Majority Element
Majority Element:
Given an array nums of size n, return the majority element.
The majority element is the element that appears more than ⌊n / 2⌋ times. You may assume that the majority element always exists in the array.
Example 1:
Input: nums = [3,2,3]
Output: 3
Example 2:
Input: nums = [2,2,1,1,1,2,2]
Output: 2
Constraints:
n == nums.length1 <= n <= 5 * 10^4-10^9 <= nums[i] <= 10^9
Try this Problem on your own or check similar problems:
Solution:
- Java
- JavaScript
- Python
- C++
public int majorityElement(int[] nums) {
int count = 0, bestCandidate = nums[0], i = 0;
while(i < nums.length){
if(count == 0){
bestCandidate = nums[i];
}
if(nums[i] == bestCandidate){
++count;
}
else{
--count;
}
++i;
}
return bestCandidate;
}
/**
* @param {number[]} nums
* @return {number}
*/
var majorityElement = function (nums) {
let count = 0;
let bestCandidate = nums[0];
let i = 0;
while (i < nums.length) {
if (count === 0) {
bestCandidate = nums[i];
}
if (nums[i] === bestCandidate) {
count++;
} else {
count--;
}
i++;
}
return bestCandidate;
};
class Solution:
def majorityElement(self, nums: List[int]) -> int:
count = 0
bestCandidate = nums[0]
i = 0
while i < len(nums):
if count == 0:
bestCandidate = nums[i]
if nums[i] == bestCandidate:
count += 1
else:
count -= 1
i += 1
return bestCandidate
class Solution {
public:
int majorityElement(vector<int>& nums) {
int count = 0;
int bestCandidate = nums[0];
int i = 0;
while (i < nums.size()) {
if (count == 0) {
bestCandidate = nums[i];
}
if (nums[i] == bestCandidate) {
count++;
} else {
count--;
}
i++;
}
return bestCandidate;
}
};
Time/Space Complexity:
- Time Complexity: O(n)
- Space Complexity: O(1)
Explanation:
We could use hashmap, iterate over input array elements and keep count of each of element's frequency. At the end we would return the element with the highest count (value in hashmpa). This of course leads to linear space complexity and follow up would be to do it without auxiliary/helper data structure. To solve this in constant space we utilize Boyer-Moore Voting Algorithm (if you didn't know about it and wondering how can someone come up with this during the interview, the answer is that it rarely occurs if people haven't already practiced similar problem). It's a simple algorithm that resembles the real voting process with a twist. We iterate over array and keep the count variable that basically increments if the current element is the same us our currently chosen bestCandidate, otherwise we decrement the count if the element is different that our bestCandidate. At the beginning of the loop we always check if we need to pick another candidate and discard the voting so far (note that when you turn count = 0, every element we already iterated over doesn't affect the end solution, it's like we're starting anew). Why does this work? Let's check an example
[2, 2, 3, 2, 3, 1 | 3, 2 | 3, 3, 2, 2 | 3, 3, 3, 3]

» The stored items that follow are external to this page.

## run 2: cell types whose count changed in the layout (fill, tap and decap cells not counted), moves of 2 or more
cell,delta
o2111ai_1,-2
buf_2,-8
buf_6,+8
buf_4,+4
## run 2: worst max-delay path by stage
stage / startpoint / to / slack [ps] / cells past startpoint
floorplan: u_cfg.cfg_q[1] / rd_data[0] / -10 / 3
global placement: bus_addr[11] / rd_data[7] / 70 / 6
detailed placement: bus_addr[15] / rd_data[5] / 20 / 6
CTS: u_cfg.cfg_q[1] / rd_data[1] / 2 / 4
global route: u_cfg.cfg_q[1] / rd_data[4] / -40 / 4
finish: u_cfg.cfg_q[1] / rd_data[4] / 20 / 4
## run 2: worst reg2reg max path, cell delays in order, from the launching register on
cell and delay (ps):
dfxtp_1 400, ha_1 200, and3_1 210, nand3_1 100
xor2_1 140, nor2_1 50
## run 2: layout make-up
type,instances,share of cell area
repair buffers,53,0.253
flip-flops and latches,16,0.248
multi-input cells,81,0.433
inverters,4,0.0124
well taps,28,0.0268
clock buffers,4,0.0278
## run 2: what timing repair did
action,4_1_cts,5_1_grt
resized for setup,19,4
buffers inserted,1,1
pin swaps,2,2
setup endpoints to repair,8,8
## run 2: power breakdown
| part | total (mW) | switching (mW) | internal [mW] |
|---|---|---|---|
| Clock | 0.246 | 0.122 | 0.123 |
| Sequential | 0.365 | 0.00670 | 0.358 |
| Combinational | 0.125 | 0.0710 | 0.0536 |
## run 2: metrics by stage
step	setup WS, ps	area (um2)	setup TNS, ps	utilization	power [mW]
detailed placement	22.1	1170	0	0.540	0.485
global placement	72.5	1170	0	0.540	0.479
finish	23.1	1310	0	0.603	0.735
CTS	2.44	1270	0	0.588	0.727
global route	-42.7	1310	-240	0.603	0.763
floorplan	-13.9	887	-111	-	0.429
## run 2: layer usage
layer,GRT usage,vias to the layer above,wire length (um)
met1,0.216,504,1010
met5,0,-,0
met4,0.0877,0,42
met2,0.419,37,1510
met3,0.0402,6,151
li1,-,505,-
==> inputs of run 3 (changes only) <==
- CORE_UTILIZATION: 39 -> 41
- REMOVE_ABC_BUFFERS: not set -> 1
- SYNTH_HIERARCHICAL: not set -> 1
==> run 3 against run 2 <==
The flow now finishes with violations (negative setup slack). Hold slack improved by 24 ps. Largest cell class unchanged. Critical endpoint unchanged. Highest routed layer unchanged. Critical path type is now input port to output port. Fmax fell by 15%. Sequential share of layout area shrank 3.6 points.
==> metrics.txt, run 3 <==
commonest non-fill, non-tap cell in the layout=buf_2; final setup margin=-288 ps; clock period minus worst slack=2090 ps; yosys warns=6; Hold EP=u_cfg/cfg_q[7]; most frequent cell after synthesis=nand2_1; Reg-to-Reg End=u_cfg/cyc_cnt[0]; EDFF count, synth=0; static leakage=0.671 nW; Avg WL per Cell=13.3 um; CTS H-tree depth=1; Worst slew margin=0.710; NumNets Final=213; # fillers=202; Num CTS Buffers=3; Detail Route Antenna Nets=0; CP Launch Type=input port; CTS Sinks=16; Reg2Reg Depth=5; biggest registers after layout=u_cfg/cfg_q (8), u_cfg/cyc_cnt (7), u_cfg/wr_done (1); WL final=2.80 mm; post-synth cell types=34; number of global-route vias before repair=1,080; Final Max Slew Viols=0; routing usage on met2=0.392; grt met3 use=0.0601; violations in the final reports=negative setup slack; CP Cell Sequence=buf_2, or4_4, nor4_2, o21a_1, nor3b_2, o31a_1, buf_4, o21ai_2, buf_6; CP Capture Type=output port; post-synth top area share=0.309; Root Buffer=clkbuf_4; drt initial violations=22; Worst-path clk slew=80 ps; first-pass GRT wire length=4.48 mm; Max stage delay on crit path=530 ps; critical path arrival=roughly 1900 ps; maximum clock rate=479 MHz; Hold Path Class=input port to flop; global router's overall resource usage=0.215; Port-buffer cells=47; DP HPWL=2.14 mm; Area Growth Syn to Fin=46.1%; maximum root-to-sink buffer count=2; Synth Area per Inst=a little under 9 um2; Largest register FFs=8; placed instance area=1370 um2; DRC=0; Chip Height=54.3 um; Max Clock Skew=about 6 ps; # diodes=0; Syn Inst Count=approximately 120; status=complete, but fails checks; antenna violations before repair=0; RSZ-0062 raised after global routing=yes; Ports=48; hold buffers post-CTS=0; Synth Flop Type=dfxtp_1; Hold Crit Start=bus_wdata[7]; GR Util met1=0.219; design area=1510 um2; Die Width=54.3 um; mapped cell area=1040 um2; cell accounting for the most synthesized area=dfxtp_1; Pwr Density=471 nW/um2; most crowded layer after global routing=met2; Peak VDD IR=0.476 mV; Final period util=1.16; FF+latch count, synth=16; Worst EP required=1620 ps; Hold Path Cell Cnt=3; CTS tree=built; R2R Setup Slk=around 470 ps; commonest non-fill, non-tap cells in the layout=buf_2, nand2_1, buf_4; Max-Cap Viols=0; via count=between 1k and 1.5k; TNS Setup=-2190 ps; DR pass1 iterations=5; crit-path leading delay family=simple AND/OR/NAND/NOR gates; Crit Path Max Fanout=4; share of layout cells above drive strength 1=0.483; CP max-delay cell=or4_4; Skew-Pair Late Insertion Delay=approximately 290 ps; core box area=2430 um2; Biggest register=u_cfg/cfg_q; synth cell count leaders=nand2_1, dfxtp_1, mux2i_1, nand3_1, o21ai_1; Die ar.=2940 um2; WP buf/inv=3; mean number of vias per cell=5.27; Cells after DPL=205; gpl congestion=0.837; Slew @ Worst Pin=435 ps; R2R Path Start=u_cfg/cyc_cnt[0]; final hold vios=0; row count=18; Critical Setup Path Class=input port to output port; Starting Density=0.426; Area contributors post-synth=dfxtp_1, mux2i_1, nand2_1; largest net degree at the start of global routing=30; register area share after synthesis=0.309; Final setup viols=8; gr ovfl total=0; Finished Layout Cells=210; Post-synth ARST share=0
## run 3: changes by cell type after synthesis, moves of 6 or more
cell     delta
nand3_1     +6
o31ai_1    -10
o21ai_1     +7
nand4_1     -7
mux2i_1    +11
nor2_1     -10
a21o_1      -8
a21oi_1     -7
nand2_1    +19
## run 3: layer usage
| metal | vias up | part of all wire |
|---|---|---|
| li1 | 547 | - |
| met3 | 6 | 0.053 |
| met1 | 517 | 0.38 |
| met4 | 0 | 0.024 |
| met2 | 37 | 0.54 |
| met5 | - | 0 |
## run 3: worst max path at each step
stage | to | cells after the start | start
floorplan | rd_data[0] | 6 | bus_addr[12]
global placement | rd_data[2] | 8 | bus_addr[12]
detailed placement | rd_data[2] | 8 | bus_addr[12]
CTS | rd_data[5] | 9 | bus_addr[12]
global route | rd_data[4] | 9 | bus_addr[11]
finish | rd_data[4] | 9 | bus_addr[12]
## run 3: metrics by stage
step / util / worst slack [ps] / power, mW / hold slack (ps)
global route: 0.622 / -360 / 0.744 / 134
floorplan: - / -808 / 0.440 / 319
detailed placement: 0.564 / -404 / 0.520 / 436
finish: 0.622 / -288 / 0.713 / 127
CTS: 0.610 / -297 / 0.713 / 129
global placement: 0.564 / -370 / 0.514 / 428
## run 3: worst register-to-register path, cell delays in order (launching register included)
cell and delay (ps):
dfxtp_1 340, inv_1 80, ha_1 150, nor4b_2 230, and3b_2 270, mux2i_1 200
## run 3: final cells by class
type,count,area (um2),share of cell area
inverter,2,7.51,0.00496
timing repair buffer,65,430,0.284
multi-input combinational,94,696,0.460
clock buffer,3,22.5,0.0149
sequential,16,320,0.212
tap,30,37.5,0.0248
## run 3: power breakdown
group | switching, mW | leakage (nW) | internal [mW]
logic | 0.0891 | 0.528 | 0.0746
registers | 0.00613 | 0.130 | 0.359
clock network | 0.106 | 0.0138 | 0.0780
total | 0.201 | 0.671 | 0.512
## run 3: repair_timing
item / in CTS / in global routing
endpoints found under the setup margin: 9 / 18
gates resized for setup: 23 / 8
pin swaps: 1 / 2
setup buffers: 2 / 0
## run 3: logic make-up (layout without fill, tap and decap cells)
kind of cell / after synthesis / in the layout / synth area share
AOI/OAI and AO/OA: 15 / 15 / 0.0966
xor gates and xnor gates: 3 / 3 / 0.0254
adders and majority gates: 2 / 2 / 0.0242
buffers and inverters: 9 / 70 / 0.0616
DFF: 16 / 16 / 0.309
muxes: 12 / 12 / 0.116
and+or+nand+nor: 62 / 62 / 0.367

Note that we use pipe seperation every time we hit count = 0, but also note that every time (except for the last one when we found our majority element) we're discarding the same amount of majority and non-majority elements when we hit count = 0. Since by the problem statement the majority element will be in the array (we can also iterate once more if we don't have this guarantee to check if it really occurs ⌊n / 2⌋ times.), it's safe to discard all of this pipe-seperated groups where we have the same number of majority and non-majority elements until we reach part of the array where the count doesn't go to zero and continues like that until the end of array. In that case we have found our majority element.